**Work to complete:** In the records below, find the line holding "fin_crit_sh_pct = 93.7" and the line holding "p_per_area_nw_per_um2 = 527". Set down both, with every line between them, exactly.

Recorded information START

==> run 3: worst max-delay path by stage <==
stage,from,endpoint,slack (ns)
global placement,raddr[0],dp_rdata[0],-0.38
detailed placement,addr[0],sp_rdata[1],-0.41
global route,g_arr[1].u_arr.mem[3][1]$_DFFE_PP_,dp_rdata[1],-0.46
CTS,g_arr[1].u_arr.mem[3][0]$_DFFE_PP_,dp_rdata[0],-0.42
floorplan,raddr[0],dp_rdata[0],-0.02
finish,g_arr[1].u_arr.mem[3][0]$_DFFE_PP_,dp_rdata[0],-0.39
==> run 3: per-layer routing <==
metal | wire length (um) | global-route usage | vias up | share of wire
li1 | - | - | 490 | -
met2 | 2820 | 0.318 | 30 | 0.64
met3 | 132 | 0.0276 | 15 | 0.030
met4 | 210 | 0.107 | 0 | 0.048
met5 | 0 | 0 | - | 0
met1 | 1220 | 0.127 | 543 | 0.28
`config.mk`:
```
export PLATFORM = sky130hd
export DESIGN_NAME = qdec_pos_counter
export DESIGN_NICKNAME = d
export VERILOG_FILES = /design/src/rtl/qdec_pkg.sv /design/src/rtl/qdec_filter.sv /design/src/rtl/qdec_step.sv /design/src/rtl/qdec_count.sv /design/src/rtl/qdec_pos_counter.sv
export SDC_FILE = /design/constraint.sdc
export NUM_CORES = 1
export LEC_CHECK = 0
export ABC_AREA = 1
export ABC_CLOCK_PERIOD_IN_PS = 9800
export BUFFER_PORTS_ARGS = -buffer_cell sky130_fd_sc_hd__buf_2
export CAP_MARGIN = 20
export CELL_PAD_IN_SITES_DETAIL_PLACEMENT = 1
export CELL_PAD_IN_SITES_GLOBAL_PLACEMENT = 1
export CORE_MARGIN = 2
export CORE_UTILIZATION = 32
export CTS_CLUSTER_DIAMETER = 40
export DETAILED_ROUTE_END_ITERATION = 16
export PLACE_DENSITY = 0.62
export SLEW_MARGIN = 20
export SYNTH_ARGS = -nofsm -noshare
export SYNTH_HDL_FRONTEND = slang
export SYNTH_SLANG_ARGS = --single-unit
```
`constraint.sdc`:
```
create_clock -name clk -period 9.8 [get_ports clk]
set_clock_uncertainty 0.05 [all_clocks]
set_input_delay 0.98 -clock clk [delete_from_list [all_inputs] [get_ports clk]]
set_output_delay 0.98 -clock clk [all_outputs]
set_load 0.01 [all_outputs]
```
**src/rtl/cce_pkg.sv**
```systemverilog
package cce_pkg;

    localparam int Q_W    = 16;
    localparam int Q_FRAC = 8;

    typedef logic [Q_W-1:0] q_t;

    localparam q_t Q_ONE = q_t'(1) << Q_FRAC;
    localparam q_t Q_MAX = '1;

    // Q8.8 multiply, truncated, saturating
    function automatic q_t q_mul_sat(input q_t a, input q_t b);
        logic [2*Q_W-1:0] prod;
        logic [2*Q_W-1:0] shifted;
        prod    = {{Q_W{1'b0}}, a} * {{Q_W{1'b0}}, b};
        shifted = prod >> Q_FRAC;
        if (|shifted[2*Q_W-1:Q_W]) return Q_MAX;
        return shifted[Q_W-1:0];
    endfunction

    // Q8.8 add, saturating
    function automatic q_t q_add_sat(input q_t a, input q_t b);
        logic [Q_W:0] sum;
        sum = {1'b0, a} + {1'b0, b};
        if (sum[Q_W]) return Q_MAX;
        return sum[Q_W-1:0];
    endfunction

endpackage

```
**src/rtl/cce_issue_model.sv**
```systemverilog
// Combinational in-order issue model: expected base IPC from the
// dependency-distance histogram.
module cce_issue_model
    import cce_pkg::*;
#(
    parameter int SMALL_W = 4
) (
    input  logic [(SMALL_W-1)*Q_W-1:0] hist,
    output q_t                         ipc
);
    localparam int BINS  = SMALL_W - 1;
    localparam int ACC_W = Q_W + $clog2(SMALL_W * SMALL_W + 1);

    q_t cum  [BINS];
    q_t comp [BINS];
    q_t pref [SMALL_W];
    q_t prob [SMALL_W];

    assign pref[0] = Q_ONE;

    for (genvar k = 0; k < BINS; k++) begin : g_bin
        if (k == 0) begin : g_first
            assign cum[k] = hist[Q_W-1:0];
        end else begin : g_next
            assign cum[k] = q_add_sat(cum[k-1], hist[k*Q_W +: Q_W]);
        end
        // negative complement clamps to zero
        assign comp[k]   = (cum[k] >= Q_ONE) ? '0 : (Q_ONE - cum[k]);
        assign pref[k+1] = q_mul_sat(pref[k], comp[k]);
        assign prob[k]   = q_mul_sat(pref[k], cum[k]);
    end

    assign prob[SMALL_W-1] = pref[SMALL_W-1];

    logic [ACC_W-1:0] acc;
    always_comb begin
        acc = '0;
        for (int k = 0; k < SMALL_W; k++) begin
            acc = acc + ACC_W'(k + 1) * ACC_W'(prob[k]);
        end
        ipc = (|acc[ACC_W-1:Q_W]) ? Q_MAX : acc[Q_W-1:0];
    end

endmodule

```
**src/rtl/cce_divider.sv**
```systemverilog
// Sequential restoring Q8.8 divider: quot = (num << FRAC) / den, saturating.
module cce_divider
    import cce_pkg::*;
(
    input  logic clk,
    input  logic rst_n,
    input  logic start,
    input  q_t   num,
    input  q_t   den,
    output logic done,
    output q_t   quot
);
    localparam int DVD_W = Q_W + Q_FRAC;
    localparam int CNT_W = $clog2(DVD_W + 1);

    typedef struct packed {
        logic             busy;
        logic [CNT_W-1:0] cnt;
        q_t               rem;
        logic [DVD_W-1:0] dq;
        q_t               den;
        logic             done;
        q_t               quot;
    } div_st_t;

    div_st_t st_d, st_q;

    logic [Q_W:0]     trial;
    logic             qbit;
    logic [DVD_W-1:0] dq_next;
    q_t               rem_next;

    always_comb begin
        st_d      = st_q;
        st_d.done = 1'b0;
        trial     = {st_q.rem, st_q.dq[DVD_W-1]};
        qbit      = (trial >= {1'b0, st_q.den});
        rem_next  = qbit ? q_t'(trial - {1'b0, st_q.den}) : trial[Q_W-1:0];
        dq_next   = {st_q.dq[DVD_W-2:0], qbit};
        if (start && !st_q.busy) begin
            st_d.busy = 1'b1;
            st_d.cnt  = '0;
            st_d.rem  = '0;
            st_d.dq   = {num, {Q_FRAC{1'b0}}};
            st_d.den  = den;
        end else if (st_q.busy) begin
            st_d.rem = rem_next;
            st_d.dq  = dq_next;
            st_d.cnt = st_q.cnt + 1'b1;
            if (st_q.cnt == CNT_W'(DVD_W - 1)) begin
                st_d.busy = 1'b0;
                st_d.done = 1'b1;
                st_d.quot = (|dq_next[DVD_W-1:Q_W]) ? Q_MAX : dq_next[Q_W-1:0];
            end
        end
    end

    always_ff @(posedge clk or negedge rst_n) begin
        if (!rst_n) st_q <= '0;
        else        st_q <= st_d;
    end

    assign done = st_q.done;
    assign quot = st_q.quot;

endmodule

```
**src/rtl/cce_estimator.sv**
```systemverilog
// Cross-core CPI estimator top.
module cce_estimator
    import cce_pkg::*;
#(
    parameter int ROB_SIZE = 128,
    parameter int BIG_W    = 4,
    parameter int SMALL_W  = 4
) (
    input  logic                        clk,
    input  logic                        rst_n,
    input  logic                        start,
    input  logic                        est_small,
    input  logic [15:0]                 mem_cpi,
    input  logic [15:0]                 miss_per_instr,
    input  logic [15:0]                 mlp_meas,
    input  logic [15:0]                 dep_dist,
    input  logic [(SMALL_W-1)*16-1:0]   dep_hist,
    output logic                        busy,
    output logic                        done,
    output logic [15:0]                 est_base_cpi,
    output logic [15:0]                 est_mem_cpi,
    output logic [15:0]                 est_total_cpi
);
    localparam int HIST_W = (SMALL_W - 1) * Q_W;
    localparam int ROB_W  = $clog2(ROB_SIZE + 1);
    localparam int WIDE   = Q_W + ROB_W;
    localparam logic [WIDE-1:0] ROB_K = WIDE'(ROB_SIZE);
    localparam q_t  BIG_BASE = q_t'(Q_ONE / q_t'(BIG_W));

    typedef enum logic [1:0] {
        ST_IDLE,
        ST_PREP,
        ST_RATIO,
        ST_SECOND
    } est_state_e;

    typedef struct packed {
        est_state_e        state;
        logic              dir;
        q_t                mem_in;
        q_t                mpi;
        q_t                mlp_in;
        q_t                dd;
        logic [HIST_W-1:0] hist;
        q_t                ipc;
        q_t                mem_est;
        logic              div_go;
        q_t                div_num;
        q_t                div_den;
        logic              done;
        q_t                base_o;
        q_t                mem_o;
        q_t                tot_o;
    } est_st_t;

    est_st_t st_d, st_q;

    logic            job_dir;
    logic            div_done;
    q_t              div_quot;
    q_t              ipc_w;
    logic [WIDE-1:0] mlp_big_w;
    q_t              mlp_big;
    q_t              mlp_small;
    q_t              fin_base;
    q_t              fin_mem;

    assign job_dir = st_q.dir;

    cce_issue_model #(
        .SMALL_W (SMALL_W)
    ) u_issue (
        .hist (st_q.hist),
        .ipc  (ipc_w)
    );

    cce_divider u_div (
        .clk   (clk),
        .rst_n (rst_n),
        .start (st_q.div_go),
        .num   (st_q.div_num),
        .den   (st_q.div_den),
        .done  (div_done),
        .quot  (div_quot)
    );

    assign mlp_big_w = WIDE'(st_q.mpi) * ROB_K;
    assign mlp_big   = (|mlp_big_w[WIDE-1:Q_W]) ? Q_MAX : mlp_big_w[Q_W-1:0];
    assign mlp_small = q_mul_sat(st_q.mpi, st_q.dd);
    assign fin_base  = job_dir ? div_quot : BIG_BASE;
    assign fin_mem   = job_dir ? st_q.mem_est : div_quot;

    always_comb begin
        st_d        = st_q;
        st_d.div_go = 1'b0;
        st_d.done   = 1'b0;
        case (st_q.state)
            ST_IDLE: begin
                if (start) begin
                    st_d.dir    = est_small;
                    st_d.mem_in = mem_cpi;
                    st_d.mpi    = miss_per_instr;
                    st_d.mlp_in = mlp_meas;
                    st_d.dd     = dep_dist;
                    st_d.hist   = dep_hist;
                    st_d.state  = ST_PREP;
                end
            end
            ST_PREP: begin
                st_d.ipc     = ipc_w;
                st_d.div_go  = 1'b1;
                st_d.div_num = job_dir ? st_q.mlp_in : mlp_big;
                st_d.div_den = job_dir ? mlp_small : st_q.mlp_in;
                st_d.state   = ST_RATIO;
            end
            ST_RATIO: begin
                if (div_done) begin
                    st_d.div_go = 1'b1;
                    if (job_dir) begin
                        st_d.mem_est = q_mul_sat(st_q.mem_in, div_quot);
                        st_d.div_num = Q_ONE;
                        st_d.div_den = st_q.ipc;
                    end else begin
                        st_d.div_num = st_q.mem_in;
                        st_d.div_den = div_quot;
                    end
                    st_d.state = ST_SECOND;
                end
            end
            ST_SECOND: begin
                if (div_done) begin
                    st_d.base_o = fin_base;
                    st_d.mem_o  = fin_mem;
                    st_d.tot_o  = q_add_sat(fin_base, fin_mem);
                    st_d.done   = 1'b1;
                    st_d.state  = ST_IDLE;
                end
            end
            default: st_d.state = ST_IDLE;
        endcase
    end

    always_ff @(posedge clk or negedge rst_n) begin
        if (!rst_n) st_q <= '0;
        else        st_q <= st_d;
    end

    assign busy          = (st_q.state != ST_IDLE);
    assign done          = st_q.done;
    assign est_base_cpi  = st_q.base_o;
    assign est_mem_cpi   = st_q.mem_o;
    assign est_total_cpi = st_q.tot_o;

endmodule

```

Recorded information END
Recorded information START

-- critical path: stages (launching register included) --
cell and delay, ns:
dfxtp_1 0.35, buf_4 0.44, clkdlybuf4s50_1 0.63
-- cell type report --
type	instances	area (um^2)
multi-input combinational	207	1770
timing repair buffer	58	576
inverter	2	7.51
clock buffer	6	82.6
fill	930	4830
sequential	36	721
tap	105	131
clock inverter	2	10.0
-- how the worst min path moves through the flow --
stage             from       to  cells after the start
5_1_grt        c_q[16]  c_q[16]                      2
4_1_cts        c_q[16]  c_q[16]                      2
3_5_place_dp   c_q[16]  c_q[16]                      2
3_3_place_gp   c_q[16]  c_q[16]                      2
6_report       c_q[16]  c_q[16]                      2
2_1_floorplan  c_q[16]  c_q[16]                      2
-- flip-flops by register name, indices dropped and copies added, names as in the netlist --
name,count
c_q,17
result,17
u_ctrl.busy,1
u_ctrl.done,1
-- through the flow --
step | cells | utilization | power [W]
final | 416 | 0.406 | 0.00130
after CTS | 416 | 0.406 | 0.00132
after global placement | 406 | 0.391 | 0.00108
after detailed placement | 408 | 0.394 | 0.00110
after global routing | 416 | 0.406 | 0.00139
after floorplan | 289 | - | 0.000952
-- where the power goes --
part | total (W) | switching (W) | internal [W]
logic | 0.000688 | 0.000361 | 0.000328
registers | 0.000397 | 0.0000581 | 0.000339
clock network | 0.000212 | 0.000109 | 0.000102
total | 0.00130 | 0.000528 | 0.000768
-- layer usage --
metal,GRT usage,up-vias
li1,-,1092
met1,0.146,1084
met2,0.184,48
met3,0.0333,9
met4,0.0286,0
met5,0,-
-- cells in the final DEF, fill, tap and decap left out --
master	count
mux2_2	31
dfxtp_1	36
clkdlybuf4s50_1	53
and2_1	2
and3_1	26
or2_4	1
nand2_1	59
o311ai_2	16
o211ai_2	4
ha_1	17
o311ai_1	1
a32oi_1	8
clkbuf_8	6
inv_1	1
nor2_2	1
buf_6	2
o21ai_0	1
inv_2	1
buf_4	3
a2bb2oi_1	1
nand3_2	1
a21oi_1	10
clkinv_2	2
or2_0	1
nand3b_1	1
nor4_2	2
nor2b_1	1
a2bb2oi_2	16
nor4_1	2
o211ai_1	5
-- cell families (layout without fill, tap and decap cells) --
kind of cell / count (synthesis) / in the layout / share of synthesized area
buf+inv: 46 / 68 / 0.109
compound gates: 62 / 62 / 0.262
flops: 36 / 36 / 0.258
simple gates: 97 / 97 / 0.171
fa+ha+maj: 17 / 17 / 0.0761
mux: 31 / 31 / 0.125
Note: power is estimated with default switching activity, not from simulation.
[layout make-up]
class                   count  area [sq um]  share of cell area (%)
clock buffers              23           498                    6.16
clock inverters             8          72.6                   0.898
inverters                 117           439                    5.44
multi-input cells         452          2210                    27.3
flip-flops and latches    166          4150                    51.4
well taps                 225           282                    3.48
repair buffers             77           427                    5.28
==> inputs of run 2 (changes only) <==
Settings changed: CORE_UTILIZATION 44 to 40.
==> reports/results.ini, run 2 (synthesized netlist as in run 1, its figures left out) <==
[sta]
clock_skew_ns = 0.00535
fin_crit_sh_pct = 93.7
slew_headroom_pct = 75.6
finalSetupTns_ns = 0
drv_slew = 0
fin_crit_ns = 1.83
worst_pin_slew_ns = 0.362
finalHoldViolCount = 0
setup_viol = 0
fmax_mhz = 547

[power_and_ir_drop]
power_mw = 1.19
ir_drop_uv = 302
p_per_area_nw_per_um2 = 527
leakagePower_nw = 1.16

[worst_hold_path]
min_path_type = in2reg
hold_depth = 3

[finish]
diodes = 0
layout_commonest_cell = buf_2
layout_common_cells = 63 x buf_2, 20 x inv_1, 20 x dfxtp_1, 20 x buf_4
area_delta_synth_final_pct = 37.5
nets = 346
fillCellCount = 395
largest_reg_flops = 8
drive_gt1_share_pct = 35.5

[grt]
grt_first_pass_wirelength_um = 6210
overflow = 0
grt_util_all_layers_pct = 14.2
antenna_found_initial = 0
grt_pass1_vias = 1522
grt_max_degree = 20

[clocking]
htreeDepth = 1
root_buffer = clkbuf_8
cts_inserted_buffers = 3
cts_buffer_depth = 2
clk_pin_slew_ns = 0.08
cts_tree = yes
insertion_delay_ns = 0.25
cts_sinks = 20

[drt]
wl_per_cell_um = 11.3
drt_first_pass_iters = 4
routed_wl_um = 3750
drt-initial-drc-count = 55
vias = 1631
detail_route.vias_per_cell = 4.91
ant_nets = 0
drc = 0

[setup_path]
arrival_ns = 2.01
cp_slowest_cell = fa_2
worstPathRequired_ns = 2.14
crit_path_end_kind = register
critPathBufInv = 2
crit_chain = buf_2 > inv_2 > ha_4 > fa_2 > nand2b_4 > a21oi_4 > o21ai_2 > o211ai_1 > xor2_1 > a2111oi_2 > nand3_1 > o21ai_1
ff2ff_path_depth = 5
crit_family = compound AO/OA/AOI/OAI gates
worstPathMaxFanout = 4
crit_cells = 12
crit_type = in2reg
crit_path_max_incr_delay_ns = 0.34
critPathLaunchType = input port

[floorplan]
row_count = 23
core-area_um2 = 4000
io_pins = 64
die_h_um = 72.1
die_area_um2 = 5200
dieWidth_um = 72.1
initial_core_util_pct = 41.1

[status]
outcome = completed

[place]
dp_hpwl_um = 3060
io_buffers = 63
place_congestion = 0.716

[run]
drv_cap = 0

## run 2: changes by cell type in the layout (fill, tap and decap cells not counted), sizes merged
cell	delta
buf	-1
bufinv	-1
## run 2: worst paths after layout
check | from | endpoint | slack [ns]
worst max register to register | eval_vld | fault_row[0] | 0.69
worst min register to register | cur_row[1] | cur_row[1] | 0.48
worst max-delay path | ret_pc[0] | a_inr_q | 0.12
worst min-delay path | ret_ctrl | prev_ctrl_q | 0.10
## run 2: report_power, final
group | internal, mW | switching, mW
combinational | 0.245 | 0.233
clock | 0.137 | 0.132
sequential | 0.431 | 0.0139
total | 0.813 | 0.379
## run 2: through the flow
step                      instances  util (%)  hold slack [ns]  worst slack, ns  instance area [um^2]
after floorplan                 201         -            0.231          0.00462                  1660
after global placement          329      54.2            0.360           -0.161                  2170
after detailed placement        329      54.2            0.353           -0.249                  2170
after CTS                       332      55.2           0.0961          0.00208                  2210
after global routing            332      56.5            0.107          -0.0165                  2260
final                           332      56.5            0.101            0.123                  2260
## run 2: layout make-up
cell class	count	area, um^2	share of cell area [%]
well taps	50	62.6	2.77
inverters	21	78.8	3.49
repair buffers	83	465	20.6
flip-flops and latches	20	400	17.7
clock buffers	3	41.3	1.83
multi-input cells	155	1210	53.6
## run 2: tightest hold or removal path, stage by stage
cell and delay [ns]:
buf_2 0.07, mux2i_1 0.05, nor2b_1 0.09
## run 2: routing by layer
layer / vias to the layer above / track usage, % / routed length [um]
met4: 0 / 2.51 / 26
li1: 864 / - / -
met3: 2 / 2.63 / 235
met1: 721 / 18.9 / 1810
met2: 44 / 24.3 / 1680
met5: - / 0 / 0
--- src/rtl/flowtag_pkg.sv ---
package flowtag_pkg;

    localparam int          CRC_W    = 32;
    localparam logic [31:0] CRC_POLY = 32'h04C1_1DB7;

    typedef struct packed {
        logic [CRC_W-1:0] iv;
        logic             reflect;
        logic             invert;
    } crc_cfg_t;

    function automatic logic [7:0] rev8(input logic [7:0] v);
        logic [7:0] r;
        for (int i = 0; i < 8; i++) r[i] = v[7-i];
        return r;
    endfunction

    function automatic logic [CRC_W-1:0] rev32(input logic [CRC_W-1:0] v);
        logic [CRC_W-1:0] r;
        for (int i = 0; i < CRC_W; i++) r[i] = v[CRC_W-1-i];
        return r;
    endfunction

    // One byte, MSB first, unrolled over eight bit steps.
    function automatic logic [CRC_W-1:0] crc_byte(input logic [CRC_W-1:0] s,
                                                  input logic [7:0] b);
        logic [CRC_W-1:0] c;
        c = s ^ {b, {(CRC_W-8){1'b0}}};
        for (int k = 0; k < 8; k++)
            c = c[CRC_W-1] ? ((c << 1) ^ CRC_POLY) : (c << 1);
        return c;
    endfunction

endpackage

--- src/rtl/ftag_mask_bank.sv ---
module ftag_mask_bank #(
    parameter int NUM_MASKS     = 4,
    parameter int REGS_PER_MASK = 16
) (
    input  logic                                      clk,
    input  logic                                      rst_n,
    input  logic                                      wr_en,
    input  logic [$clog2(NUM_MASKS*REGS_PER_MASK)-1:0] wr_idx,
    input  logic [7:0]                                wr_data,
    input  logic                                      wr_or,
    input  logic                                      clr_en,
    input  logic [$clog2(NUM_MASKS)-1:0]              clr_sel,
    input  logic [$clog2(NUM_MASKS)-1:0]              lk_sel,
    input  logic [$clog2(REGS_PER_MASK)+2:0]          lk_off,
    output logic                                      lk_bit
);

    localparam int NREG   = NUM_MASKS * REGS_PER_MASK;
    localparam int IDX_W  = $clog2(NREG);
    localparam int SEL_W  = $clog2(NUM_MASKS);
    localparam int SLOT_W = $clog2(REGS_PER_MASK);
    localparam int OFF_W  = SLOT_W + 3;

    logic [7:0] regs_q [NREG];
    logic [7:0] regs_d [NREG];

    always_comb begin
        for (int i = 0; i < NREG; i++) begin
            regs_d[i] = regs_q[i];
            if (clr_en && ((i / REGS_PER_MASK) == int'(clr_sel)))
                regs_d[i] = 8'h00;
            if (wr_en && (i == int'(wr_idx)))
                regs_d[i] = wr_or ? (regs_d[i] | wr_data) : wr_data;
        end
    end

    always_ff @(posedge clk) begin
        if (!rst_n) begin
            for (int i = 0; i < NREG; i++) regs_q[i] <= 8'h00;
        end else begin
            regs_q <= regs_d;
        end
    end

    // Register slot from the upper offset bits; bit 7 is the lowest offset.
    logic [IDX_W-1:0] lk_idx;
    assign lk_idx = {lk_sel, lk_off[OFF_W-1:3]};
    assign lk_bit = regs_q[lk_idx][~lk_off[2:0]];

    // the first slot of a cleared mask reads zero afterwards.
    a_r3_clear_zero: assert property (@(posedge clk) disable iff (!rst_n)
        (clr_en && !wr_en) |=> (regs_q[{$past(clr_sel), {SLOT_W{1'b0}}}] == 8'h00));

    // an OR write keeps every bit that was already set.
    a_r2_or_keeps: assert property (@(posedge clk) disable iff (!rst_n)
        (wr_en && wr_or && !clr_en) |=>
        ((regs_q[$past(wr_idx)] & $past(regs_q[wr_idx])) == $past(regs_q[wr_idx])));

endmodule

Recorded information END

**Solution to the exercise:**
fin_crit_sh_pct = 93.7
slew_headroom_pct = 75.6
finalSetupTns_ns = 0
drv_slew = 0
fin_crit_ns = 1.83
worst_pin_slew_ns = 0.362
finalHoldViolCount = 0
setup_viol = 0
fmax_mhz = 547

[power_and_ir_drop]
power_mw = 1.19
ir_drop_uv = 302
p_per_area_nw_per_um2 = 527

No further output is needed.